Le projet surprenant d’Associated British Foods visant à séparer Primark de son activité alimentaire a rencontré une réponse tiède de la part des investisseurs et des analystes, alors que le conglomérat FTSE 100 cherche à subir le plus grand bouleversement de ses 65 ans d’histoire.
Les actions d’ABF ont chuté de 1% depuis mardi, lorsque la société a révélé qu’elle envisageait de séparer la chaîne de mode rapide de son vaste secteur alimentaire, qui va des sachets de thé à l’alimentation animale.
Des personnes proches du dossier ont déclaré qu’ABF pensait que la scission créerait deux sociétés du FTSE 100, mais les analystes ont prévenu qu’à moins que les performances actuelles de Primark ne s’améliorent, l’écart dans sa réputation d’indépendance avec ses pairs tels que Next et Inditex, propriétaire de Zara, ne se comblera pas.
La décision d’ABF de rendre publique une proposition de scission de Primark après des semaines de discussions privées avec les conseillers de Rothschild a surpris les analystes, les investisseurs et les employés.
La chaîne de mode est sans directeur général depuis huit mois. Parallèlement, les ventes des principales opérations de l’entreprise au Royaume-Uni et en Irlande ont chuté l’année dernière en raison de la faiblesse des dépenses de consommation et de la concurrence de concurrents en ligne à bas prix tels que Shein, Temu et le marché de biens d’occasion Vinted.
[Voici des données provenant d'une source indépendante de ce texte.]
Source: an optimization exercise on an open RTL-to-GDS flow (aim: small area, a short achievable clock period and few clock cycles). Production flows keep margins and buffers that such runs may drop.
Function not checked in this run: the RTL went through the layout flow alone.

### design.v
module DCT(
	input                     clk,
	input                     rst_n,
	input                     in_valid,
	input  signed       [7:0] in_data,
	output logic              out_valid,
	output logic signed [9:0] out_data
);
function [31:0] csa16;
	input [15:0] a, b, c;
	reg [15:0] s, k;
	begin
		s = a ^ b ^ c;
		k = (a & b) | (a & c) | (b & c);
		csa16 = {k[14:0], 1'b0, s};
	end
endfunction
function [33:0] csa17;
	input [16:0] a, b, c;
	reg [16:0] s, k;
	begin
		s = a ^ b ^ c;
		k = (a & b) | (a & c) | (b & c);
		csa17 = {k[15:0], 1'b0, s};
	end
endfunction
logic [5:0] cnt;
always_ff @(posedge clk or negedge rst_n) begin
	if (!rst_n)
		cnt <= 6'd0;
	else if (cnt == 6'd0)
		cnt <= in_valid ? 6'd1 : 6'd0;
	else if (cnt == 6'd35)
		cnt <= 6'd0;
	else
		cnt <= cnt + 6'd1;
end
always_ff @(posedge clk or negedge rst_n) begin
	if (!rst_n)
		out_valid <= 1'b0;
	else
		out_valid <= (cnt >= 6'd20) && (cnt <= 6'd35);
end
logic [5:0] cm12;
logic [1:0] trow;      
logic       rot, bank_ld, m_rot, kf;
logic [1:0] osel;      
assign cm12 = cnt - 6'd12;
always_ff @(posedge clk) begin
	trow    <= cm12[3:2];
	rot     <= (cnt >= 6'd15) && (cnt <= 6'd27);
	bank_ld <= (cnt == 6'd18) || (cnt == 6'd22) || (cnt == 6'd26) || (cnt == 6'd30);
	m_rot   <= (cnt == 6'd20) || (cnt == 6'd24) || (cnt == 6'd28) || (cnt == 6'd32);
	kf      <= (cnt == 6'd21) || (cnt == 6'd25) || (cnt == 6'd29) || (cnt == 6'd33);
	osel    <= cnt[1:0] + 2'd1;
end
logic signed [7:0] sr [0:15];
integer j;
always_ff @(posedge clk) begin
	sr[0] <= rot ? sr[15] : in_data;
	for (j = 1; j < 16; j = j + 1)
		sr[j] <= sr[j-1];
end
logic signed [7:0] ta, tb, tc, td;
logic signed [7:0] pa, pb, qa, qb;
logic              psub, qsub;
assign ta = sr[0];
assign tb = sr[4];
assign tc = sr[8];
assign td = sr[12];
always_comb begin
	psub = (trow != 2'd0);
	qsub = (trow != 2'd0);
	pa = (trow == 2'd2) ? tb : ta;
	pb = (trow == 2'd0) ? td : (trow == 2'd2) ? ta : tb;
	qa = (trow == 2'd0) ? tb : (trow == 2'd1) ? td : tc;
	qb = (trow == 2'd0) ? tc : (trow == 2'd1) ? tc : td;
end
logic [9:0] p1w, q1w;
assign p1w = {pa[7], pa, 1'b1} + {pb[7] ^ psub, pb ^ {8{psub}}, psub};
assign q1w = {qa[7], qa, 1'b1} + {qb[7] ^ qsub, qb ^ {8{qsub}}, qsub};
logic signed [8:0] tp, tqv;
logic              teven;
always_ff @(posedge clk) begin
	tp    <= p1w[9:1];
	tqv   <= q1w[9:1];
	teven <= ~trow[0];
end
logic [15:0] xp, xq, xt1, xt2, xt3, xt4, xt5, xt6;
logic [15:0] xs1, xc1, xs2, xc2, xs3, xc3, xs, xc;
logic [7:0]  xlo;
assign xp  = {{7{tp[8]}}, tp};
assign xq  = {{7{tqv[8]}}, tqv};
assign xt1 = xp << 6;
assign xt2 = teven ? (xq << 6) : (xq << 5);
assign xt3 = teven ? 16'd0 : (xp << 4);
assign xt4 = teven ? 16'd0 : (xp << 1);
assign xt5 = teven ? 16'd0 : xp;
assign xt6 = teven ? 16'd0 : (xq << 1);
assign {xc1, xs1} = csa16(xt1, xt2, xt3);
assign {xc2, xs2} = csa16(xt4, xt5, xt6);
assign {xc3, xs3} = csa16(xs1, xc1, xs2);
assign {xc,  xs}  = csa16(xs3, xc3, xc2);
assign xlo = {1'b0, xs[6:0]} + {1'b0, xc[6:0]};
logic [8:0] ts, tc2;
logic       tc7, tnz;
always_ff @(posedge clk) begin
	ts  <= xs[15:7];
	tc2 <= xc[15:7];
	tc7 <= xlo[7];
	tnz <= (xlo[6:0] != 7'd0);
end
logic [8:0] ty;
assign ty = ts + tc2 + {8'd0, tc7};
logic signed [8:0] yq [0:3];
logic              cq [0:3];
always_ff @(posedge clk) begin
	yq[0] <= ty;  cq[0] <= ty[8] & tnz;
	yq[1] <= yq[0]; cq[1] <= cq[0];
	yq[2] <= yq[1]; cq[2] <= cq[1];
	yq[3] <= yq[2]; cq[3] <= cq[2];
end
logic signed [11:0] s0, s2;
logic signed [10:0] o0, o1;
assign s0 = 12'(yq[3]) + 12'(yq[2]) + 12'(yq[1]) + 12'(yq[0])
          + 12'(cq[3]) + 12'(cq[2]) + 12'(cq[1]) + 12'(cq[0]);
assign s2 = 12'(yq[3]) - 12'(yq[2]) - 12'(yq[1]) + 12'(yq[0])
          + 12'(cq[3]) - 12'(cq[2]) - 12'(cq[1]) + 12'(cq[0]);
assign o0 = 11'(yq[3]) - 11'(yq[0]) + 11'(cq[3]) - 11'(cq[0]);
assign o1 = 11'(yq[2]) - 11'(yq[1]) + 11'(cq[2]) - 11'(cq[1]);
logic signed [9:0] y0r, y2r, m1, m2;
logic              y0f, y2f;
always_ff @(posedge clk) begin
	y0r <= s0[10:1];
	y0f <= s0[11] & s0[0];
	if (bank_ld) begin
		y2r <= s2[10:1];
		y2f <= s2[11] & s2[0];
	end
	if (bank_ld) begin
		m1 <= o0[9:0];
		m2 <= o1[9:0];
	end else if (m_rot) begin
		m1 <= ~m2;
		m2 <= m1;
	end
end
logic [16:0] zm1, zm2;
logic [16:0] zs1, zc1, zs2, zc2, zs3, zc3, zs, zc;
logic [8:0]  zlo;
assign zm1 = {{7{m1[9]}}, m1};
assign zm2 = {{7{m2[9]}}, m2};
assign {zc1, zs1} = csa17(zm1 << 6, zm1 << 4, zm1 << 1);
assign {zc2, zs2} = csa17(zm1, zm2 << 5, zm2 << 1);
assign {zc3, zs3} = csa17(zs1, zc1, zs2);
assign {zc,  zs}  = csa17(zs3, zc3, zc2);
assign zlo = {2'b0, zs[6:0]} + {2'b0, zc[6:0]} + (kf ? 9'd83 : 9'd0);
logic [9:0] zsh, zch;
logic [1:0] zc7;
logic       znz;
always_ff @(posedge clk) begin
	zsh <= zs[16:7];
	zch <= zc[16:7];
	zc7 <= zlo[8:7];
	znz <= (zlo[6:0] != 7'd0);
end
logic [9:0] zh;
logic [9:0] om;
logic       of;
assign zh = zsh + zch + {8'd0, zc7};
always_comb begin
	case (osel)
		2'd0: begin om = y0r; of = y0f; end
		2'd2: begin om = y2r; of = y2f; end
		default: begin om = zh; of = zh[9] & znz; end
	endcase
end
always_ff @(posedge clk)
	out_data <= om + {9'd0, of};
endmodule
L’analyste chevronné du commerce de détail, Richard Hyman, faisait partie des personnes surprises par l’annonce d’ABF. « La société a toujours été dirigée de manière très conservatrice, avec des dirigeants adoptant une vision à long terme pour minimiser les risques. Cela semble inhabituel », a-t-il déclaré.

ABF, dirigée par la famille milliardaire Weston, affirme depuis longtemps que la diversification la protège des chocs du marché et des réflexions à court terme, mais ces dernières années, cette stratégie a eu un coût.
Au cours de la dernière décennie, le cours de l’action ABF a chuté d’un tiers, tandis que l’indice FTSE 100 a augmenté de plus de 50 %.
George Weston, directeur général de longue date du groupe, a déclaré mardi au Financial Times que la question de savoir si Primark devait être scindée remontait à 2005 et avait été soulevée lors d’un entretien d’embauche. La proposition a été réexaminée juste avant la pandémie.
La différence cette fois-ci est que Primark est une entreprise beaucoup plus grande, a déclaré Weston.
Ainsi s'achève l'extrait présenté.